What I'm trying to get at is, let's not sweat the small stuff of what people do and do not know. If, OOC, you think it would advance the round or make things more interesting by having a certain skill or knowing a certain thing, then go for it. An example would be finding someone who died of a heart attack; Maybe you'd be inclined to think the died of natural causes IC, but OOC you know it's probably initropidril. So you toss around the idea that it could be poison, not because you want to 'win' the round, but because that leads to an investigation, drama, paranoia, all of the good shit. Heck, if someone has a suspicious skillset, then YOU can call them out on it, accuse them of being a double agent, etc.

I feel like we want to keep a laid back atmosphere rather than having hard rules.
The apology's appreciated. I also apologize for any crassness on my part, it's just that your points looked like they were echoes of the same rationale some of the vigilante asshats have used in the past, and that's something I'm getting pretty sick of seeing on Destiny.

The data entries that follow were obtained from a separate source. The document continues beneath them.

<file path="src/rtl/wash_controller_pkg.sv">
`default_nettype none
//==============================================================================
// Module   : wash_controller_pkg
// Brief    : State encoding, timer terminal counts, load codes and decode helpers
// Revision : 1.0 - initial release
//==============================================================================
package wash_controller_pkg;

    localparam logic [3:0] c_ST_IDLE  = 4'd0;
    localparam logic [3:0] c_ST_LOCK  = 4'd1;
    localparam logic [3:0] c_ST_FILL  = 4'd2;
    localparam logic [3:0] c_ST_WASH  = 4'd3;
    localparam logic [3:0] c_ST_DRAIN = 4'd4;
    localparam logic [3:0] c_ST_RINSE = 4'd5;
    localparam logic [3:0] c_ST_SPIN  = 4'd6;
    localparam logic [3:0] c_ST_DONE  = 4'd7;
    localparam logic [3:0] c_ST_ABORT = 4'd8;
    localparam logic [3:0] c_ST_FAULT = 4'd9;

    localparam logic [3:0] c_TC_D = 4'd1;
    localparam logic [3:0] c_TC_F = 4'd2;
    localparam logic [3:0] c_TC_R = 4'd4;
    localparam logic [3:0] c_TC_S = 4'd8;

    localparam logic [1:0] c_LOAD_SMALL   = 2'd0;
    localparam logic [1:0] c_LOAD_MEDIUM  = 2'd1;
    localparam logic [1:0] c_LOAD_LARGE   = 2'd2;
    localparam logic [1:0] c_LOAD_ILLEGAL = 2'd3;

    typedef struct packed {
        logic door_lock;
        logic valve_in;
        logic agitate;
        logic pump_out;
        logic spin;
    } act_t;

    function automatic logic is_timed(input logic [3:0] st);
        return ((st >= c_ST_LOCK) && (st <= c_ST_SPIN)) || (st == c_ST_ABORT);
    endfunction

    // Terminal count at which the timer raises tw for a given load size.
    function automatic logic [3:0] wash_tc(input logic [1:0] ld);
        logic [3:0] tc;
        case (ld)
            c_LOAD_SMALL:  tc = c_TC_F;
            c_LOAD_MEDIUM: tc = c_TC_R;
            c_LOAD_LARGE:  tc = c_TC_S;
            default:       tc = c_TC_S;
        endcase
        return tc;
    endfunction

    function automatic act_t state_act(input logic [3:0] st);
        act_t a;
        a = '0;
        case (st)
            c_ST_LOCK:  a.door_lock = 1'b1;
            c_ST_FILL:  begin a.door_lock = 1'b1; a.valve_in = 1'b1; end
            c_ST_WASH:  begin a.door_lock = 1'b1; a.agitate  = 1'b1; end
            c_ST_DRAIN: begin a.door_lock = 1'b1; a.pump_out = 1'b1; end
            c_ST_RINSE: begin a.door_lock = 1'b1; a.valve_in = 1'b1; a.agitate = 1'b1; end
            c_ST_SPIN:  begin a.door_lock = 1'b1; a.pump_out = 1'b1; a.spin = 1'b1; end
            c_ST_ABORT: begin a.door_lock = 1'b1; a.pump_out = 1'b1; end
            default:    a = '0;
        endcase
        return a;
    endfunction

endpackage
`default_nettype wire

</file>
<file path="src/rtl/wash_controller_wdog.sv">
`default_nettype none
//==============================================================================
// Module   : wash_controller_wdog
// Brief    : Per-phase watchdog counter; expire flags the last allowed cycle
// Revision : 1.0 - initial release
//==============================================================================
module wash_controller_wdog #(
    parameter int WDOG_MAX = 16
) (
    input  logic clk,
    input  logic reset,
    input  logic clear,
    input  logic enable,
    output logic expire
);
    localparam int              c_W    = $clog2(WDOG_MAX);
    localparam logic [c_W-1:0]  c_LAST = c_W'(WDOG_MAX - 1);

    logic [c_W-1:0] r_cnt;

    always_ff @(posedge clk) begin
        if (reset) begin
            r_cnt <= '0;
        end else if (clear) begin
            r_cnt <= '0;
        end else if (enable && (r_cnt != c_LAST)) begin
            r_cnt <= r_cnt + 1'b1;
        end
    end

    // Asserted one cycle early so the registered FAULT lands exactly WDOG_MAX cycles after entry.
    assign expire = enable && (r_cnt == c_LAST);

endmodule
`default_nettype wire

</file>
<file path="src/rtl/wash_controller.sv">
`default_nettype none
//==============================================================================
// Module   : wash_controller
// Brief    : Washing-machine sequencer driven by phase-timer events, with abort and watchdog
// Revision : 1.0 - initial release
//==============================================================================
module wash_controller
    import wash_controller_pkg::*;
#(
    parameter int RINSES   = 1,
    parameter int WDOG_MAX = 16
) (
    input  logic       clk,
    input  logic       reset,
    input  logic       start,
    input  logic       abort,
    input  logic [1:0] load_sel,
    input  logic       td,
    input  logic       tf,
    input  logic       tr,
    input  logic       ts,
    input  logic       tw,
    output logic       timer_reset,
    output logic [1:0] load,
    output logic       door_lock,
    output logic       valve_in,
    output logic       agitate,
    output logic       pump_out,
    output logic       spin,
    output logic       done,
    output logic       fault
);
    localparam logic [2:0] c_RINSES = 3'(RINSES);

    logic [3:0] r_state;
    logic [3:0] w_next;
    logic [2:0] r_rinse_cnt;
    logic       w_rinse_inc;
    logic       w_entry;
    logic       w_expire;
    logic       w_ev_ok;
    logic       w_in_run;
    logic       w_timed;
    logic       w_done;
    logic       w_fault;
    act_t       w_act;

    // The timer count is stale during the entry cycle, so events are masked then.
    assign w_ev_ok  = ~timer_reset;
    assign w_in_run = (r_state >= c_ST_LOCK) && (r_state <= c_ST_SPIN);
    assign w_timed  = is_timed(r_state);

    wash_controller_wdog #(
        .WDOG_MAX (WDOG_MAX)
    ) u_wdog (
        .clk    (clk),
        .reset  (reset),
        .clear  (w_entry),
        .enable (w_timed),
        .expire (w_expire)
    );

    always_ff @(posedge clk) begin
        if (reset) begin
            r_state     <= c_ST_IDLE;
            r_rinse_cnt <= 3'd0;
            timer_reset <= 1'b0;
            load        <= 2'd0;
            door_lock   <= 1'b0;
            valve_in    <= 1'b0;
            agitate     <= 1'b0;
            pump_out    <= 1'b0;
            spin        <= 1'b0;
            done        <= 1'b0;
            fault       <= 1'b0;
        end else begin
            r_state     <= w_next;
            timer_reset <= w_entry;
            if ((r_state == c_ST_IDLE) && (w_next == c_ST_LOCK)) begin
                load <= load_sel;
            end
            if (w_entry && (w_next == c_ST_LOCK)) begin
                r_rinse_cnt <= 3'd0;
            end else if (w_rinse_inc) begin
                r_rinse_cnt <= r_rinse_cnt + 3'd1;
            end
            door_lock <= w_act.door_lock;
            valve_in  <= w_act.valve_in;
            agitate   <= w_act.agitate;
            pump_out  <= w_act.pump_out;
            spin      <= w_act.spin;
            done      <= w_done;
            fault     <= w_fault;
        end
    end

    always_comb begin
        w_next      = r_state;
        w_rinse_inc = 1'b0;
        case (r_state)
            c_ST_IDLE:  if (start && !abort && (load_sel != c_LOAD_ILLEGAL)) w_next = c_ST_LOCK;
            c_ST_LOCK:  if (td && w_ev_ok) w_next = c_ST_FILL;
            c_ST_FILL:  if (tf && w_ev_ok) w_next = c_ST_WASH;
            c_ST_WASH:  if (tw && w_ev_ok) w_next = c_ST_DRAIN;
            c_ST_DRAIN: begin
                if (tf && w_ev_ok) begin
                    if (r_rinse_cnt < c_RINSES) begin
                        w_next      = c_ST_RINSE;
                        w_rinse_inc = 1'b1;
                    end else begin
                        w_next = c_ST_SPIN;
                    end
                end
            end
            c_ST_RINSE: if (tr && w_ev_ok) w_next = c_ST_DRAIN;
            c_ST_SPIN:  if (ts && w_ev_ok) w_next = c_ST_DONE;
            c_ST_DONE:  if (!start) w_next = c_ST_IDLE;
            c_ST_ABORT: if (tf && w_ev_ok) w_next = c_ST_IDLE;
            c_ST_FAULT: w_next = c_ST_FAULT;
            default:    w_next = c_ST_IDLE;
        endcase
        if (w_in_run && abort) begin
            w_next      = c_ST_ABORT;
            w_rinse_inc = 1'b0;
        end
        if (w_expire) begin
            w_next      = c_ST_FAULT;
            w_rinse_inc = 1'b0;
        end
    end

    always_comb begin
        w_act   = state_act(w_next);
        w_done  = (w_next == c_ST_DONE);
        w_fault = (w_next == c_ST_FAULT);
        w_entry = is_timed(w_next) && (w_next != r_state);
    end

endmodule
`default_nettype wire

</file>
<file path="config.mk">
export PLATFORM = sky130hd
export DESIGN_NAME = wash_controller
export DESIGN_NICKNAME = d
export VERILOG_FILES = /design/src/rtl/wash_controller_pkg.sv /design/src/rtl/wash_controller_wdog.sv /design/src/rtl/wash_controller.sv
export SDC_FILE = /design/constraint.sdc
export NUM_CORES = 1
export LEC_CHECK = 0
export CORE_ASPECT_RATIO = 0.9
export CORE_MARGIN = 2
export CORE_UTILIZATION = 46
export CTS_CLUSTER_SIZE = 20
export DETAILED_ROUTE_END_ITERATION = 10
export PLACE_DENSITY = 0.73
export SYNTH_ARGS = -nofsm -noshare
export SYNTH_HDL_FRONTEND = slang
export SYNTH_SLANG_ARGS = --single-unit
</file>
<file path="constraint.sdc">
create_clock -name clk -period 2.15 [get_ports clk]
set_clock_uncertainty 0.05 [all_clocks]
set_input_delay 0.215 -clock clk [delete_from_list [all_inputs] [get_ports clk]]
set_output_delay 0.215 -clock clk [all_outputs]
set_load 0.02 [all_outputs]
</file>
[Yosys cells after proc, flatten, opt, wreduce, memory -nomap -nowiden]
Index checks and enable logic that the tools add are counted.
Storage, ports and cells
  input port bits: 11
  output and inout bits: 10
  word-level logic and storage cells: 90
  flip-flop bits (word level): 21
Cells by class
  bitwise logic cells: 1
  reduce and logical (&&, ||, !) cells: 25
  eq/ne operators: 22
  magnitude comparators: 5
  $add $sub $neg: 2
  mux-type cells: 23
Operator list (number)
  4-bit two-way mux: 11
  4-bit case mux with 10 select lines: 1
  4-bit by 3-bit == test with 1-bit output, second input constant: 8
  4-bit == test, second input constant: 5
  4-bit by 2-bit == test with 1-bit output, second input constant: 4
  1-bit logical AND: 15
  1-bit two-way mux: 10
  4-bit by 1-bit == test with 1-bit output, second input constant: 2
  4-bit by 1-bit >= comparator with 1-bit output, second input constant: 2
  4-bit by 3-bit <= comparator with 1-bit output, second input constant: 2
  2-bit OR reduction: 4
  7-bit OR reduction: 1
  4-bit by 1-bit adder with 4-bit output, second input constant: 1
  4-bit zero test: 1
  4-bit inequality test: 1
  4-bit inequality test, second input constant: 1
  3-bit by 1-bit adder with 3-bit output, second input constant: 1
  3-bit by 1-bit less-than comparator with 1-bit output, second input constant: 1
  3-bit OR reduction: 1
  1-bit logical OR: 2
  2-bit two-way mux: 1
  2-bit inequality test, second input constant: 1
  1-bit zero test: 1
  1-bit NOT: 1

[Logic depth before layout (Yosys ltp)]
Gate-level depths: netlist of the first run.
  depth in word-level cells: 13
  gate-level depth with buffers: 10

[Cells and area by module]
From an unflattened synthesis of the first run, not the netlist that was laid out.
Unflattened totals
  cells, all modules: 154
  area total of the unflattened synthesis: 1267.5 um^2
By module, submodules not included
  wash_controller: instances 1, area each 1076.0 um^2, cells an instance 131, sequential area each 340.3 um^2
  wash_controller_wdog: instances 1, area each 191.4 um^2, cells an instance 23, sequential area each 80.1 um^2

[Worst setup path after synthesis of the first run]
Ideal clock, no wire load.
  kind: reg-to-reg
  from: register r_state[3]
  to: register timer_reset
  required time: 2.040 ns
  stages on the path, launching flop included: 9
  library setup time: 0.060 ns
  setup slack: -0.173 ns
  arrival time: 2.212 ns
  cells stage by stage: dfxtp_1 > buf_4 > nor4_4 > a211oi_2 > a21o_2 > a31oi_4 > mux2_2 > o32ai_2 > and3b_1
Between the ends
  cells in the longest elaborated chain, start to end: 9
  elaborated cells between the ends (all ways): 35
  classes of those cells: 4 x order compare; 11 x eq/ne; 12 x mux; 8 x reduce/logical
Ends and longest elaborated chain
  start: declaration: line wash_controller.sv:35  | logic [3:0] r_state;
  start signal: assignment: line wash_controller.sv:65  | r_state <= c_ST_IDLE;
  start signal: assignment: line wash_controller.sv:77  | r_state <= w_next;
  4-bit by 1-bit >= comparator with 1-bit output or 4-bit by 3-bit <= comparator with 1-bit output (tied branches): line wash_controller_pkg.sv:39, wash_controller.sv:50
  1-bit logical AND: line wash_controller_pkg.sv:39, wash_controller.sv:50
  1-bit logical AND or 1-bit logical OR (tied branches): line wash_controller.sv:122, wash_controller_pkg.sv:39
  4-bit two-way mux or 1-bit logical AND (tied branches): line wash_controller.sv:122, wash_controller_wdog.sv:32
  4-bit two-way mux: line wash_controller.sv:126  | if (w_expire) begin
  4-bit by 1-bit >= comparator with 1-bit output or 4-bit by 3-bit <= comparator with 1-bit output (tied branches): line wash_controller_pkg.sv:39  | return ((st >= c_ST_LOCK) && (st <= c_ST_SPIN)) || (st == c_ST_ABORT);
  1-bit logical AND: line wash_controller_pkg.sv:39
  1-bit logical OR: line wash_controller_pkg.sv:39
  1-bit logical AND *: line wash_controller.sv:136  | w_entry = is_timed(w_next) && (w_next != r_state);
  end signal: assignment: line wash_controller.sv:78  | timer_reset <= w_entry;
  end: declaration: line wash_controller.sv:23  | output logic timer_reset,
Mark *: on every way between the ends. The rest lies on a longest branch, timed or not.
A chain may end at the register's enable or synchronous reset.

[Final worst setup path of the first run]
  from: register r_state[0]
  to: register timer_reset
Same word-level chain as after synthesis.

==> results of run 1 <==
stage by stage:
| step | instance area (sq um) | worst slack, ns | TNS, ns | total power (uW) |
|---|---|---|---|---|
| 2_1_floorplan | 1340 | 0.00359 | 0 | 644 |
| 4_1_cts | 2040 | -0.0726 | -0.301 | 1060 |
| 5_1_grt | 2150 | -0.148 | -0.770 | 1160 |
| 3_5_place_dp | 1810 | -0.391 | -2.39 | 811 |
| 6_report | 2150 | -0.0738 | -0.301 | 1110 |
| 3_3_place_gp | 1810 | -0.310 | -1.93 | 795 |
flip-flops by register name, summed over array words and instances (netlist names), 2 cells and up:
register	flops
u_wdog.r_cnt	4
load	2
r_state	4
r_rinse_cnt	3
final timing paths:
check | slack (ns) | depth (start not counted) | start | to
worst min register to register | 0.47 | 2 | load[1] | load[1]
worst min-delay path | 0.47 | 2 | load[1] | load[1]
worst max-delay path | -0.07 | 7 | r_state[0] | timer_reset
worst max register to register | -0.07 | 7 | r_state[0] | timer_reset
synth_stat cells, drive strengths merged (5+ instances only):
library cell	n	area (sq um)
dfxtp	21	420
a21oi	7	35.0
nand2	5	18.8
buf	5	48.8
nor3	6	41.3
inv	5	18.8
nor2b	5	38.8
nor2	10	37.5
a211oi	7	57.6
what timing repair did:
item	4_1_cts	5_1_grt
pin swaps	12	18
resized for setup	21	18
endpoints found under the setup margin	9	11
buffers inserted	14	5
per-layer routing:
metal  vias to the layer above  wire length [um]
met5                         -                 0
met3                         9               232
li1                        682                 -
met4                         0                31
met1                       708              1810
met2                        59              2150
critical path: stages (launching register included):
cell and delay [ns]:
dfxtp_4 0.40, or3b_4 0.45, o21ai_4 0.17, a21oi_2 0.08, and3_2 0.21, mux2_4 0.28, o32ai_4 0.31, and3b_1 0.22
power breakdown:
group | leakage, uW | total, uW | switching, uW | internal, uW
clock network | 0.0000177 | 192 | 122 | 69.4
logic | 0.000739 | 487 | 213 | 274
registers | 0.000175 | 429 | 20.4 | 409
cells by family after synthesis:
kind of cell,after synthesis
and+or+nand+nor,60
AOI/OAI and AO/OA,39
adders and majority gates,2
DFF,21
muxes,4
buffers and inverters,12
xor gates and xnor gates,4
area by class of cell:
cell class | count | area [sq um] | area share
Timing Repair Buffer | 77 | 668 | 0.311
Multi-Input combinational cell | 109 | 940 | 0.438
Clock buffer | 3 | 22.5 | 0.0105
Inverter | 5 | 18.8 | 0.00875
Tap cell | 40 | 50.0 | 0.0233
Clock inverter | 1 | 5.00 | 0.00233
Sequential cell | 21 | 442 | 0.206
==> metrics.cfg, run 1 <==
[floorplanning]
start_util=0.479
ios=21
die_area_sq_um=3280
row_count=18
die_w_um=60.2
core_area_sq_um=2730
die_h_um=54.6

[clock_tree]
htree_levels=1
clock_insertion_delay_worst_skew_ns=0.31
clock_sinks=21
root_buffer=clkbuf_4
cts.clk_slew.worst_paths_ns=0.12
holdBufCountCts=0
clock_path_buffers=2
cts_buffers=3
tritoncts=built

[timing]
max_slew_margin=0.543
hold_viol=0
fin_crit_ns=2.22
setup_viol=6
min_period_over_period=1.03
setup_slack_ns=-0.0738
rsz0062_at_grt=yes
worst_pin_slew_ns=0.677
drv_slew=0
holdWs_ns=0.471
fmax_mhz=450

[placed_design]
port_buffers=20
placed_cells=233
dp_hpwl_um=2810
gp_congestion=0.873

[cells_and_area]
num_antenna_cells=0
final_core_utilization=0.787
drive_gt1_frac=0.486
finalNonFillerCells=256
final_common_cell=buf_4
final_cell_mix=51 x buf_4, 20 x clkdlybuf4s50_1, 14 x dfxtp_1
finalNetCount=230
fillCellCount=179
synthToLayoutAreaGrowth_pct=64.3

[synth]
ys_ff_latch=21
synth_compound_area_frac=0.243
synth.avg_cell_area_sq_um=9.20
yosys_warnings=0
synth-edff-count=0
yosys.area_share.adder=0.0192
synth_seq_area_share=0.322
synthArstFlopShare=0
synth.area.mux_share=0.0316
synth_xor_area_frac=0.0268
synth_cells=142
syn-cell-area_sq_um=1310
synth_top_family_by_area=simple AND/OR/NAND/NOR gates
synth_ff_type=dfxtp_1
synth-simple-area-share=0.300
synth_cell_types=59
syn-num-nets=155

[global_routing]
met2_usage=0.482
grt_pass1_vias=1359
grt_most_used_layer=met2
grt_util_met3=0.0473
antenna_found_initial=0
grt_pass1_wl_um=6460
grt_max_degree=13
grtUsageMet1=0.343
grt_usage=0.268
overflow=0

[routing]
wl_per_cell_um=16.5
ant_nets=0
drtIter0Drc=59
vias_per_cell=5.70
num_vias=1458
finalWirelength_um=4220
drc=0
drtPass1Iterations=4

[pwr]
leakage_uw=0.000931
ir_drop_uv=423
powerDensity_nw_per_um2=517

[worst_setup_path]
startpoint_type=register
worstPathRequired_ns=2.35
path_class=register to register
arrival_ns=2.43
crit_path_max_fanout=6
end_kind=register

[job]
maxCapViolations=0

[run_status]
violations=setup timing
outcome=finished, violations left

[hold_path]
hp-class=register to register

(Power assumes the default switching activity.)
==> inputs of run 2 (changes only) <==
- SKIP_LAST_GASP: default -> 1
==> metrics.cfg, run 2 (synthesis results as in run 1) <==
[clock_tree]
tritoncts=built  ; unchanged
clock_insertion_delay_worst_skew_ns=0.31  ; about the same
clock_sinks=21  ; unchanged
htree_levels=1  ; unchanged
cts.clk_slew.worst_paths_ns=0.12  ; about the same
holdBufCountCts=0  ; unchanged
root_buffer=clkbuf_4  ; unchanged
cts_buffers=3  ; unchanged
clock_path_buffers=2  ; unchanged

[routing]
vias_per_cell=5.64  ; was 5.70
drtIter0Drc=71  ; was 59
drtPass1Iterations=4  ; unchanged
wl_per_cell_um=16.5  ; about the same
num_vias=1443  ; was 1,458
ant_nets=0  ; unchanged
drc=0  ; unchanged
finalWirelength_um=4230  ; was 4220 um

[floorplanning]
die_h_um=54.6  ; unchanged
core_area_sq_um=2730  ; unchanged
start_util=0.479  ; unchanged
row_count=18  ; unchanged
ios=21  ; unchanged
die_area_sq_um=3280  ; unchanged
die_w_um=60.2  ; unchanged

[cells_and_area]
synthToLayoutAreaGrowth_pct=64.3  ; unchanged
fillCellCount=179  ; unchanged
finalNetCount=230  ; unchanged
final_cell_mix=51 x buf_4, 20 x clkdlybuf4s50_1, 14 x dfxtp_1  ; unchanged
num_antenna_cells=0  ; unchanged
regArea_sq_um=442  ; unchanged
final_core_utilization=0.787  ; unchanged
final_common_cell=buf_4  ; unchanged
reg_top3=r_state (4), u_wdog.r_cnt (4), r_rinse_cnt (3)  ; unchanged
multi_input_area_sq_um=940  ; unchanged
finalNonFillerCells=256  ; unchanged
drive_gt1_frac=0.486  ; unchanged

[job]
maxCapViolations=0  ; unchanged

[global_routing]
grt_usage=0.268  ; unchanged
overflow=0  ; unchanged
antenna_found_initial=0  ; unchanged
grt_max_degree=13  ; unchanged
grt_pass1_wl_um=6460  ; unchanged
grt_pass1_vias=1359  ; unchanged

[timing]
drv_slew=0  ; unchanged
max_slew_margin=0.541  ; was 0.543
setup_slack_ns=-0.0743  ; was -0.0738 ns
min_period_over_period=1.03  ; about the same
worst_pin_slew_ns=0.680  ; was 0.677 ns
holdWs_ns=0.472  ; was 0.471 ns
fin_crit_ns=2.22  ; about the same
setup_viol=6  ; unchanged
rsz0062_at_grt=yes  ; unchanged
hold_viol=0  ; unchanged
fmax_mhz=450  ; about the same

[placed_design]
dp_hpwl_um=2810  ; unchanged
port_buffers=20  ; unchanged
gp_congestion=0.873  ; unchanged
placed_cells=233  ; unchanged

[pwr]
ir_drop_uv=424  ; was 423 uV
powerDensity_nw_per_um2=517  ; about the same
leakage_uw=0.000931  ; unchanged

[run_status]
violations=setup timing  ; unchanged
outcome=finished, violations left  ; unchanged

[worst_setup_path]
slowest_stage=or3b_4  ; unchanged
crit_path_max_fanout=6  ; unchanged
worstPathRequired_ns=2.35  ; about the same
path_class=register to register  ; unchanged
end_kind=register  ; unchanged
crit_path_cell_trace=or3b_4 > o21ai_4 > a21oi_2 > and3_2 > mux2_4 > o32ai_4 > and3b_1  ; unchanged
slowest_delay_ns=0.45  ; about the same
arrival_ns=2.43  ; about the same
startpoint_type=register  ; unchanged

[hold_path]
hp-class=register to register  ; unchanged

run 2: cell counts in the layout (fill, tap and decap cells not counted):
No cell type changed its count.
run 2: per-stage QoR:
stage | cell area [sq um] | worst slack [ns] | total power (uW) | TNS, ns
final | 2150 | -0.0743 | 1110 | -0.301
after global routing | 2150 | -0.148 | 1160 | -0.770
after CTS | 2040 | -0.0726 | 1060 | -0.301
after detailed placement | 1810 | -0.391 | 811 | -2.39
after global placement | 1810 | -0.310 | 795 | -1.93
after floorplan | 1340 | 0.00359 | 644 | 0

Anyways, I understand your point, but I don't think the rules are necessarily supposed to be hard and rigid. There's room for that leeway that you describe, and something like that wouldn't be too outside the realm of reason, especially if you're playing a medical doctor or scientist of some ilk. It's just that, as mentioned, that introduces the risk of people using it as an excuse to go antag-hunting and get into whatever other nonsense they want to get into. It's really subjective and probably the trickiest part of this whole RP thing.

Let's just put it like this. Before you decide that you have IC knowledge of something that falls outside of one's job description, it would be wise to ask yourself the following two points:
1. Will this knowledge encourage interaction between players and add complexity to the proceedings in a way that prompts investigation, or is it simply going to be used as justification for going after the antagonist responsible and beating their skull in with a fire extinguisher? In the situation you describe, bringing up the possibility of poison is a good idea, and it's okay to suspect people if you have reason to believe that they're suspicious. However, ignoring that and instead silently chasing after/murdering the antagonist without explaining yourself until after the fact is bad.
2. Does knowing this information make sense? If you're an engineer, you aren't gonna be able to perfectly diagnose someone with sarin poisoning without a reagent scanner. If you're a janitor, you aren't gonna be able to perform open-heart surgery. Now, that isn't to say that you aren't allowed to TRY these things, but make it believable. If you're not a surgeon and you're trying to perform surgery on someone, you're probably gonna fuck it up pretty badly. If you aren't an engineer and you're trying to set up the engine, you might forget to connect that plasma canister to the port before you release the vent. If you're doing something that your character isn't trained to do, it makes things more interesting and more believable if you make mistakes in the process.